長浦市の大学4年生の<日向毅郎>は、振り込め詐欺グループのリーダーとして、次なる事業の展開を図るべく動いていましたが、銀行のATMから金を引き出す役の<氏原>は警察に目を付けられたことにより殺害してしまいます。

逃走資金として、振り込め詐欺で儲けた現金を、東北の雪深い実家に隠していたのを取りに戻った時に、偶然高校の同級生<井沢真菜>と駅で出会い、<真菜>も長浦市に住んでいるとのことで、同乗して帰ることになりまが、<真菜>も2歳の娘を凍死させ交際中の男を刺殺していました。
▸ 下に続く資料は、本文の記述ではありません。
==> config.mk <==
export PLATFORM = sky130hd
export DESIGN_NAME = dmem_seq_arbiter
export DESIGN_NICKNAME = d
export VERILOG_FILES = /design/src/rtl/dmem_seq_arbiter_pkg.sv /design/src/rtl/dmem_seq_arbiter_rr_arb2.sv /design/src/rtl/dmem_seq_arbiter.sv
export SDC_FILE = /design/constraint.sdc
export NUM_CORES = 1
export LEC_CHECK = 0
export BUFFER_PORTS_ARGS = -buffer_cell sky130_fd_sc_hd__buf_4
export CAP_MARGIN = 20
export CORE_AREA = 2 2 117 119
export CTS_BUF_LIST = sky130_fd_sc_hd__clkbuf_4
export DETAILED_ROUTE_END_ITERATION = 16
export DIE_AREA = 0 0 119 121
export PLACE_DENSITY = 0.71
export SYNTH_ARGS = -nofsm -noshare
export SYNTH_HDL_FRONTEND = slang
export SYNTH_HIERARCHICAL = 1
export SYNTH_SLANG_ARGS = --single-unit
==> constraint.sdc <==
create_clock -name clk_i -period 1.8 [get_ports clk_i]
set_input_delay 0.18 -clock clk_i [delete_from_list [all_inputs] [get_ports clk_i]]
set_output_delay 0.18 -clock clk_i [all_outputs]
set_load 0.02 [all_outputs]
無関係に思われた殺人事件ですが、県警捜査一課の<澤村>は、刑事の感で二人の実家のある東北へと足を向けていきます。
前作 『逸脱』 から引き続いて登場する上司の<谷口>一課長、情報統計官<橋詰真之>、初々しい女性刑事<永沢初美>等の脇役がいい存在感でもって描かれています。 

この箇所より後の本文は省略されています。